Cita-cita?”Ibu berhenti sebentar, seperti sedang mengingat ulang masa
mudanya dulu,”Itukah yang sangat mengganggu stabilitas kehidupanmu
sekarang?”dan masih saja berkata seperti itu sambil menahan tawa.
“Ibu..”aku merajuk, mencoba membuatnya tetap berada di jalur serius (oke, memang bahasaku yang aneh, jangan tertawa ini serius).
“Kau tahu pasti bagaimana kakekmu, kan?”pertanyaan yang tak perlu jawaban tapi tetap saja ditanyakan.
“Tapi Ibu pasti
pernah terpikirkan untuk meraih sesuatu, kan? Bukankah itulah namanya
cita-cita?”aku memang tidak pandai bicara serius.
“Jika cita-cita dan
mimpi adalah pemikiran untuk meraih sesuatu yang ingin diraih, maka
jawan Ibu adalah ya, Ibu punya cita-cita.”Ibuku mulai serius dan ini
jadi sedikit menakutkan. Ada perasaan aneh mengganjal di dadaku.
“Apa itu?”aku jadi tidak sabar. Walau Ibu selalu terbuka pada kami, tapi kami tidak pernah mendengar tentang cita-cita Ibu.
“Ingin membahagiakan ayah dan ibu Ibu.”jawab Ibu singkat.
“Seperti itukah.”aku bingung. Itu bagian dari cita-cita ya.
“Kenapa? Ada apa? Apa kau punya cita-cita?”tanya Ibu penasaran, air mukanya sudah kembali normal tidak seserius tadi lagi.
“Well, Ayah
dan Ibu kan sudah merancang masa depan untukku, jadi aku tidak punya
sesuatu untuk diraih.”aku melanjutkan makan kue bolu, sekarang yang
berwarna merah.
“Kalau begitu kau harus merasa bahagia atas pilihan Ayah dan Ibu padamu.”Ibu meneguk minuman tehnya.
“Aku juga berencana
begitu. Tapi, tadi aku dipanggil guru BK karena aku menulis cita-citaku
adalah hidup dalam kecukupan secara finansial.”aku harus tetap
menyembunyikan kata “komik” bahkan dari Ibuku.
“Well, itu
memang cita-cita yang tidak bijak, Jia.”kata Ibu sambil mengaduk
minumannya,”Ngomong-ngomong, gurumu benar-benar memanggilmu karena hal
itu?”Ibu mulai pensaran.
“Aku juga heran.
Tapi tadi guruku benar-benar menceramahiku tentang cita-cita dan mimpi.

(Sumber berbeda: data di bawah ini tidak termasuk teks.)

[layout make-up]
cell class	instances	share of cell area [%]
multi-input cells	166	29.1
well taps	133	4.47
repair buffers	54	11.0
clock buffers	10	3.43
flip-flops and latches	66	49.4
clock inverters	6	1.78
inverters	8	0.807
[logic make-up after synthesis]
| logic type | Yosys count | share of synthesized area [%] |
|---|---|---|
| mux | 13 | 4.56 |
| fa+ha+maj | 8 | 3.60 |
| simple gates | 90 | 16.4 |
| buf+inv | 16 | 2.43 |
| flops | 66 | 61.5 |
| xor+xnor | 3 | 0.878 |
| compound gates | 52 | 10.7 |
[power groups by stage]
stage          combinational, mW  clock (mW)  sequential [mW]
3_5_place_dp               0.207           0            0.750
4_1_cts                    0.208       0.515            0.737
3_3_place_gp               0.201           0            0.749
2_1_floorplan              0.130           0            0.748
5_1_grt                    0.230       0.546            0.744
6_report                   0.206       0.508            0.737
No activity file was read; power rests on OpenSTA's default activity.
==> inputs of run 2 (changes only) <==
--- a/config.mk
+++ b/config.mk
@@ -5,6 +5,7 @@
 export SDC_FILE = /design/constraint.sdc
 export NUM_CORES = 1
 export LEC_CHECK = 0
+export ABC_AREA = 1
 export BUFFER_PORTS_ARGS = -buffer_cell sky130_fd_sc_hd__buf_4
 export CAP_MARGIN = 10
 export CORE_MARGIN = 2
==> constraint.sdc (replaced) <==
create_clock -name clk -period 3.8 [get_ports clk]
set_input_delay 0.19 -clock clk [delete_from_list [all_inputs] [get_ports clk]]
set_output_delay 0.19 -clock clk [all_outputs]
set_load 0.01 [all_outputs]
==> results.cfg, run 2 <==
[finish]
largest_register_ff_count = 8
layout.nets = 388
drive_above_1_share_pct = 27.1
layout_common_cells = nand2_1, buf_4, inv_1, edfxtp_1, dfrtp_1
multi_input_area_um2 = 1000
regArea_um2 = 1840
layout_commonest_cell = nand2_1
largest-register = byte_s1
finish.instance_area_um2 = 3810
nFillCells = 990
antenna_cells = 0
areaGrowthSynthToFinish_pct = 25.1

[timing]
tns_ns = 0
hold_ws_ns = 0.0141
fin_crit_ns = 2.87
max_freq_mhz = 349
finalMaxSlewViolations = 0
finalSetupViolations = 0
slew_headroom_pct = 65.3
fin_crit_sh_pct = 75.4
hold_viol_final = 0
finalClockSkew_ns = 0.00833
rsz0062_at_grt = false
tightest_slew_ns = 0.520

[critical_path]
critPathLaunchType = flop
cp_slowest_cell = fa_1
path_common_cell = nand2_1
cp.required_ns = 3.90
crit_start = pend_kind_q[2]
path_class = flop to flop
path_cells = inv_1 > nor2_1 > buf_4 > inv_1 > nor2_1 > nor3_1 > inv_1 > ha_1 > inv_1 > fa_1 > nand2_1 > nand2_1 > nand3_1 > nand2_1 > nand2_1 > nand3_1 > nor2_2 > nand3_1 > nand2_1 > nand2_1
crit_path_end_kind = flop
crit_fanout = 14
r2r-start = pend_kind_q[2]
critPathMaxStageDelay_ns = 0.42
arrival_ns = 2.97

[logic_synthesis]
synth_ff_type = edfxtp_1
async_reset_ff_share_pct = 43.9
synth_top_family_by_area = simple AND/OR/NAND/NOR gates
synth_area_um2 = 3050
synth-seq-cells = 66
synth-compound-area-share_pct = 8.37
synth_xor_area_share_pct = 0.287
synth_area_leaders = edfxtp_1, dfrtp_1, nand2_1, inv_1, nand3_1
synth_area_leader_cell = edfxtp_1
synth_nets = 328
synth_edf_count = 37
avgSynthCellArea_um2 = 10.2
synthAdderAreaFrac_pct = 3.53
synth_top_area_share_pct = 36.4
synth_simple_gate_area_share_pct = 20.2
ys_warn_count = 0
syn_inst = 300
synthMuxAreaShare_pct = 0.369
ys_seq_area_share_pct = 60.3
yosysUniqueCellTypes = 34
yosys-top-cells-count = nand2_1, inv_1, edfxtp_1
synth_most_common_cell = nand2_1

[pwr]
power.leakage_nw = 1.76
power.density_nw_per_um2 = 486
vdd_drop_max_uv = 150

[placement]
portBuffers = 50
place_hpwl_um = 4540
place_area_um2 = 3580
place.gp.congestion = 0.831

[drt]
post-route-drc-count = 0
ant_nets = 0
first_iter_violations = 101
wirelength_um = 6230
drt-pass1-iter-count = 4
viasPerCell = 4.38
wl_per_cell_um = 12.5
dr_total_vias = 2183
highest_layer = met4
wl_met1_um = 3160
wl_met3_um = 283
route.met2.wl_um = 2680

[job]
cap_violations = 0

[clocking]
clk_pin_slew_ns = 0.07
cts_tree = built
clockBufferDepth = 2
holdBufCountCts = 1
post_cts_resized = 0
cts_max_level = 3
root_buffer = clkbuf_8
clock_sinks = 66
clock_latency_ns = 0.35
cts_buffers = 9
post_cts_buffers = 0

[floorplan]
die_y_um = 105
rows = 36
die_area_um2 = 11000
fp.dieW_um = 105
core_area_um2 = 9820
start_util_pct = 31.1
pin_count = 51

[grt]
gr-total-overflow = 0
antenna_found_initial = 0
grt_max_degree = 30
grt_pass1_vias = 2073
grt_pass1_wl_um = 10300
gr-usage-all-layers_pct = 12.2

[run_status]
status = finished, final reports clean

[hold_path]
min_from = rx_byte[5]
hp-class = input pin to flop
## src/hdl/ehm_pkg.sv

```systemverilog
`default_nettype none

package ehm_pkg;

  // configuration register indexes
  typedef enum logic [2:0] {
    CFG_MIN_SAMPLE   = 3'd0,
    CFG_MIN_DISTINCT = 3'd1,
    CFG_REP_NUM      = 3'd2,
    CFG_REP_DEN      = 3'd3,
    CFG_MIN_PCT      = 3'd4,
    CFG_MAX_PCT      = 3'd5
  } ehm_cfg_idx_t;

  localparam int unsigned CFG_IDX_W = 3;
  localparam int unsigned CFG_DATA_W = 32;

  // reset values of the thresholds
  localparam logic [31:0] MIN_SAMPLE_RST   = 32'd256;
  localparam logic [8:0]  MIN_DISTINCT_RST = 9'd128;
  localparam logic [15:0] REP_NUM_RST      = 16'd1;
  localparam logic [15:0] REP_DEN_RST      = 16'd8;
  localparam logic [6:0]  MIN_PCT_RST      = 7'd45;
  localparam logic [6:0]  MAX_PCT_RST      = 7'd55;

  localparam logic [29:0] WORD_MAX       = 30'h3FFF_FFFF;
  localparam logic [6:0]  PERCENT_SCALE  = 7'd100;
  localparam logic [1:0]  LAST_FILL      = 2'd3;

  localparam int unsigned IN_DATA_W  = 8;
  localparam int unsigned OUT_DATA_W = 104;

  // live threshold set
  typedef struct packed {
    logic [31:0] min_sample;
    logic [8:0]  min_distinct;
    logic [15:0] rep_num;
    logic [15:0] rep_den;
    logic [6:0]  min_pct;
    logic [6:0]  max_pct;
  } ehm_cfg_t;

  // classified byte handed from front to back
  typedef struct packed {
    logic [7:0] value;
    logic [3:0] ones;
    logic       new_value;
  } ehm_item_t;

endpackage

`default_nettype wire

```

## src/hdl/ehm_front.sv

```systemverilog
`default_nettype none

module ehm_front
  import ehm_pkg::*;
(
  input  wire logic                 clk,
  input  wire logic                 rst_n,
  input  wire logic                 in_tvalid,
  output logic                      in_tready,
  input  wire logic [IN_DATA_W-1:0] in_tdata,  // [7:0] sample_byte
  input  wire logic                 q_full,
  output logic                      q_push,
  output ehm_item_t                 q_item
);

  logic [255:0] seen_r;
  logic [255:0] seen_nxt;
  logic [7:0]   value;
  logic [3:0]   ones;

  assign value     = in_tdata[7:0];
  assign in_tready = !q_full;
  assign q_push    = in_tvalid && in_tready;

  // popcount of the sample byte
  always_comb begin
    ones = 4'd0;
    for (int i = 0; i < 8; i++) begin
      ones = ones + {3'd0, value[i]};
    end
  end

  assign q_item.value     = value;
  assign q_item.ones      = ones;
  assign q_item.new_value = !seen_r[value];

  // seen map marks each value on its first transfer
  always_comb begin
    seen_nxt = seen_r;
    if (q_push) begin
      seen_nxt[value] = 1'b1;
    end
  end

  always_ff @(posedge clk) begin
    if (!rst_n) begin
      seen_r <= '0;
    end else begin
      seen_r <= seen_nxt;
    end
  end

endmodule

`default_nettype wire

```

## config.mk

```make
export PLATFORM = sky130hd
export DESIGN_NAME = ehm_front
export DESIGN_NICKNAME = d
export VERILOG_FILES = /design/src/hdl/ehm_pkg.sv /design/src/hdl/ehm_front.sv
export SDC_FILE = /design/constraint.sdc
export NUM_CORES = 1
export LEC_CHECK = 0
export ABC_CLOCK_PERIOD_IN_PS = 4650
export BUFFER_PORTS_ARGS = -buffer_cell sky130_fd_sc_hd__buf_2
export CAP_MARGIN = 20
export CORE_MARGIN = 5
export CORE_UTILIZATION = 30
export CTS_BUF_LIST = sky130_fd_sc_hd__clkbuf_16
export DETAILED_ROUTE_END_ITERATION = 6
export HOLD_SLACK_MARGIN = 0.05
export SLEW_MARGIN = 15
export SYNTH_ARGS = -nofsm -noshare
export SYNTH_HDL_FRONTEND = slang
export SYNTH_SLANG_ARGS = --single-unit
export TNS_END_PERCENT = 5
```

## constraint.sdc

```tcl
create_clock -name clk -period 4.65 [get_ports clk]
set_input_delay 0.93 -clock clk [delete_from_list [all_inputs] [get_ports clk]]
set_output_delay 0.93 -clock clk [all_outputs]
set_load 0.005 [all_outputs]
```

==> reports/qor.yml <==
outcome:
  status: "finished, final reports clean"
floorplan:
  die_area_um2: 39800
  rows: 69
  coreArea_um2: 35500
  io_pins: 27
  die_x_um: 199
  die_y_um: 199
  start_util_pct: 30.3
detailed_routing:
  routed_via_density: 5.12
  drt_pre_antenna_iters: 5
  post_drt_wl_per_cell_um: 18.7
  drt_first_iter_violations: 567
  detail-route-antenna-nets: 0
  dr_total_vias: 7859
  drc: 0
  routed_wl_um: 28700
final_layout:
  fin_util_pct: 34.0
  final_common_cell: "dfxtp_1"
  largest_reg_flops: 256
  top_register: "seen_r"
  drive_gt1_share_pct: 14.2
  fillCellCount: 3527
  layoutNonFillerInstCount: 1535
  final_cell_mix: "dfxtp_1, nor2_1, o21a_1, mux4_2, a21oi_1"
  nNetsFinal: 1078
  area_delta_synth_final_pct: 12.1
  reg_top3: "seen_r x256"
  antennaDiodeCount: 0
worst_setup_path:
  start_kind: "input pin"
  crit_type: "input pin to output port"
  crit_arrival_ns: 3.54
  crit_required_ns: 3.72
  r2r_slack_ns: 4.04
  reg2regPathDepth: 1
  path_max_fanout: 2
  crit_path_end_kind: "output port"
synthesis:
  synth_cells: 1071
  synth_ff_type: "dfxtp_1"
  ys_ff_latch: 256
  syn_area_um2: 10800
  syn_avg_cell_area_um2: 10.1
  ys_seq_area_share_pct: 47.6
  async_flop_share_pct: 0
  synth_edf_count: 0
  yosysWarnings: 0
  ys_types: 25
  synth_nets: 1094
power:
  power.density_nw_per_um2: 361
  leakage_nw: 4.11
  vdd_drop_max_uv: 237
  fin_total_pwr_mw: 4.36
clock_network:
  cts_buffers: 27
  clock_path_buffers: 3
  clock_sinks: 256
  cts.repair.resized: 0
  cts_tree: "yes"
  cts_setup_buffers: 0
  root_buffer: "clkbuf_16"
  cts_hold_buffers: 0
  insertion_delay_ns: 0.52
  htree_levels: 1
  cts.clk_slew.worst_paths_ns: 0.06
placement:
  dp_cells: 1487
  dpl.hpwl_um: 17300
  place.port_buffers: 26
  gp_congestion: 0.769
  dp_slack_ns: 0.128
grt:
  grt_pass1_vias: 7608
  antenna_found_initial: 0
  grt-ovfl-total: 0
  grt_pass1_wl_um: 44500
  grt.total_usage_pct: 14.3
  grt_max_degree: 110
timing:
  max-slew-margin-rel_pct: 41.1
  setup_tns_ns: 0
  finalCritPeriodShare_pct: 96.1
  setup_viol: 0
  finalHoldViolations: 0
  setup_ws_ns: 0.184
  slew_violations: 0
  tightest_slew_ns: 0.881
  max_freq_mhz: 224
  period_needed_ns: 4.47
  rsz0062_at_grt: "false"
  clock-skew-final_ns: 0
flow_run:
  timing.max_cap.violations: 0
hold_path:
  worstHoldPathCells: 1
  hold_path_class: "flop to flop"
-- final cells by class --
class	instances	area (um2)	share of cell area, %
multi-input cells	706	5170	42.8
flip-flops and latches	256	5120	42.5
clock buffers	27	676	5.60
well taps	461	577	4.78
repair buffers	50	384	3.18
clock inverters	21	87.6	0.726
inverters	14	52.6	0.435
-- Yosys cell counts (all sizes together) (7+ instances only) --
library cell | instances | area [um2]
buf | 20 | 149
a21oi | 49 | 245
and2 | 9 | 56.3
nor2b | 36 | 225
ha | 7 | 87.6
clkbuf | 75 | 282
mux4 | 64 | 1440
a22oi | 32 | 240
dfxtp | 256 | 5120
o21a | 224 | 1680
nor2 | 233 | 875
nand2 | 31 | 116
inv | 14 | 52.6
nand3 | 7 | 35.0
-- final timing paths --
check,start,to
worst max-delay path,in_tdata[0],q_item[3]
worst min-delay path,seen_r[175],seen_r[175]
worst max register to register,seen_r[83],seen_r[83]
worst min register to register,seen_r[175],seen_r[175]
-- routing by layer --
metal | vias up | part of all wire (%) | global-route usage [%]
li1 | 3689 | - | -
met5 | - | 0 | 0
met2 | 222 | 47 | 23.6
met1 | 3906 | 45 | 19.5
met4 | 0 | 2.2 | 3.67
met3 | 42 | 5.9 | 2.38
-- metrics by stage --
| step | hold slack (ns) | instance area, um2 |
|---|---|---|
| floorplan | 0.435 | 10800 |
| global placement | 0.441 | 11300 |
| detailed placement | 0.448 | 11300 |
| CTS | 0.461 | 12100 |
| global route | 0.472 | 12100 |
| finish | 0.460 | 12100 |
-- critical path: stages --
cell and delay, ns:
buf_4 0.14, fa_1 0.54, inv_1 0.05, fa_1 0.52
fa_1 0.42, inv_1 0.07, ha_1 0.15, inv_1 0.05
fa_1 0.37, xnor2_1 0.15, buf_2 0.13
-- cell families after synthesis --
logic type	synth area share (%)
buffers and inverters	4.49
and+or+nand+nor	12.4
DFF	47.6
xor gates and xnor gates	0.0814
muxes	13.4
AOI/OAI and AO/OA	20.5
adders and majority gates	1.56
-- report_power, final --
group	switching, mW	internal, mW
sequential	0.00132	2.20
clock	0.855	1.04
combinational	0.178	0.0901
total	1.03	3.33
Power figures use the tool's default switching activity.
## src/hdl/ehm_pkg.sv

```systemverilog
`default_nettype none

package ehm_pkg;

  // configuration register indexes
  typedef enum logic [2:0] {
    CFG_MIN_SAMPLE   = 3'd0,
    CFG_MIN_DISTINCT = 3'd1,
    CFG_REP_NUM      = 3'd2,
    CFG_REP_DEN      = 3'd3,
    CFG_MIN_PCT      = 3'd4,
    CFG_MAX_PCT      = 3'd5
  } ehm_cfg_idx_t;

  localparam int unsigned CFG_IDX_W = 3;
  localparam int unsigned CFG_DATA_W = 32;

  // reset values of the thresholds
  localparam logic [31:0] MIN_SAMPLE_RST   = 32'd256;
  localparam logic [8:0]  MIN_DISTINCT_RST = 9'd128;
  localparam logic [15:0] REP_NUM_RST      = 16'd1;
  localparam logic [15:0] REP_DEN_RST      = 16'd8;
  localparam logic [6:0]  MIN_PCT_RST      = 7'd45;
  localparam logic [6:0]  MAX_PCT_RST      = 7'd55;

  localparam logic [29:0] WORD_MAX       = 30'h3FFF_FFFF;
  localparam logic [6:0]  PERCENT_SCALE  = 7'd100;
  localparam logic [1:0]  LAST_FILL      = 2'd3;

  localparam int unsigned IN_DATA_W  = 8;
  localparam int unsigned OUT_DATA_W = 104;

  // live threshold set
  typedef struct packed {
    logic [31:0] min_sample;
    logic [8:0]  min_distinct;
    logic [15:0] rep_num;
    logic [15:0] rep_den;
    logic [6:0]  min_pct;
    logic [6:0]  max_pct;
  } ehm_cfg_t;

  // classified byte handed from front to back
  typedef struct packed {
    logic [7:0] value;
    logic [3:0] ones;
    logic       new_value;
  } ehm_item_t;

endpackage

`default_nettype wire

```

## src/hdl/ehm_queue.sv

```systemverilog
`default_nettype none

module ehm_queue
  import ehm_pkg::*;
#(
  parameter int unsigned DEPTH = 4
) (
  input  wire logic      clk,
  input  wire logic      rst_n,
  input  wire logic      push,
  input  wire ehm_item_t push_item,
  output logic           full,
  input  wire logic      pop,
  output logic           not_empty,
  output ehm_item_t      head
);

  localparam int unsigned AW = (DEPTH > 1) ? $clog2(DEPTH) : 1;
  localparam int unsigned CW = $clog2(DEPTH + 1);
  localparam logic [AW-1:0] LAST_PTR = AW'(DEPTH - 1);
  localparam logic [CW-1:0] FULL_CNT = CW'(DEPTH);

  ehm_item_t       mem_r [DEPTH];
  logic [AW-1:0]   wr_ptr_r, wr_ptr_nxt;
  logic [AW-1:0]   rd_ptr_r, rd_ptr_nxt;
  logic [CW-1:0]   count_r, count_nxt;

  assign full      = (count_r == FULL_CNT);
  assign not_empty = (count_r != '0);
  assign head      = mem_r[rd_ptr_r];

  // pointer and fill count
  always_comb begin
    wr_ptr_nxt = wr_ptr_r;
    rd_ptr_nxt = rd_ptr_r;
    count_nxt  = count_r;
    if (push) begin
      wr_ptr_nxt = (wr_ptr_r == LAST_PTR) ? '0 : wr_ptr_r + AW'(1);
    end
    if (pop) begin
      rd_ptr_nxt = (rd_ptr_r == LAST_PTR) ? '0 : rd_ptr_r + AW'(1);
    end
    if (push && !pop) begin
      count_nxt = count_r + CW'(1);
    end else if (pop && !push) begin
      count_nxt = count_r - CW'(1);
    end
  end

  always_ff @(posedge clk) begin
    if (!rst_n) begin
      wr_ptr_r <= '0;
      rd_ptr_r <= '0;
      count_r  <= '0;
    end else begin
      wr_ptr_r <= wr_ptr_nxt;
      rd_ptr_r <= rd_ptr_nxt;
      count_r  <= count_nxt;
    end
  end

  // entry storage
  always_ff @(posedge clk) begin
    if (push) begin
      mem_r[wr_ptr_r] <= push_item;
    end
  end

endmodule

`default_nettype wire

```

Aku mengantuk mendengarnya karena aku tahu aku tidak butuh ceramah dan
nasihat seperti itu. Tapi selama perjalanan tadi, tiba-tiba terpikir
olehku hal yang sangat mengganggu stabilitas kehidupanku ini, Bu.”ah,
ah, aku bicara banyak. Ibuku menganga mendengar ceritaku ini,”Ibu…”aku
kembali merajuk menyadarkan Ibu.
“Ibu pikir, masa
depan anak harus dirundingkan masak-masak dengan orang tuanya demi
kebaikan bersama. Kau tahu kan, setiap orang tua pasti ingin anaknya
bahagia. Begitu juga dengan Ayah dan Ibu. Dan Ibu setuju dengan rencana
masa depan yang dibuatt Ayahmu untukmu. Kau tahu alasannya juga kan,
Jia?”
“Begitu juga yang
aku pikirkan. Tapi kemudian aku juga terpikir dengan kisah hidup orang
lain yang pernah kubaca dan kehidupan mereka sangat menyenangkan,
seperti berpetualang. Kadang aku menginginkannya, tapi setiap mengingat
bagaimana Ayah dan Ibu sangat menyayangiku, aku pikir pasti akan lebih
bahagia jika bisa melakukan apa yang Ayah dan Ibu nasihatkan padaku.”aku
menaruh kue boluku lalu meninggalkannya di meja.
“Bicaralah dengan
Ayahmu tentang hal ini kalau kau masih ragu.”khas tipikal Ibuku yang
setia dengan kata-kata suuami yang dihormatinya.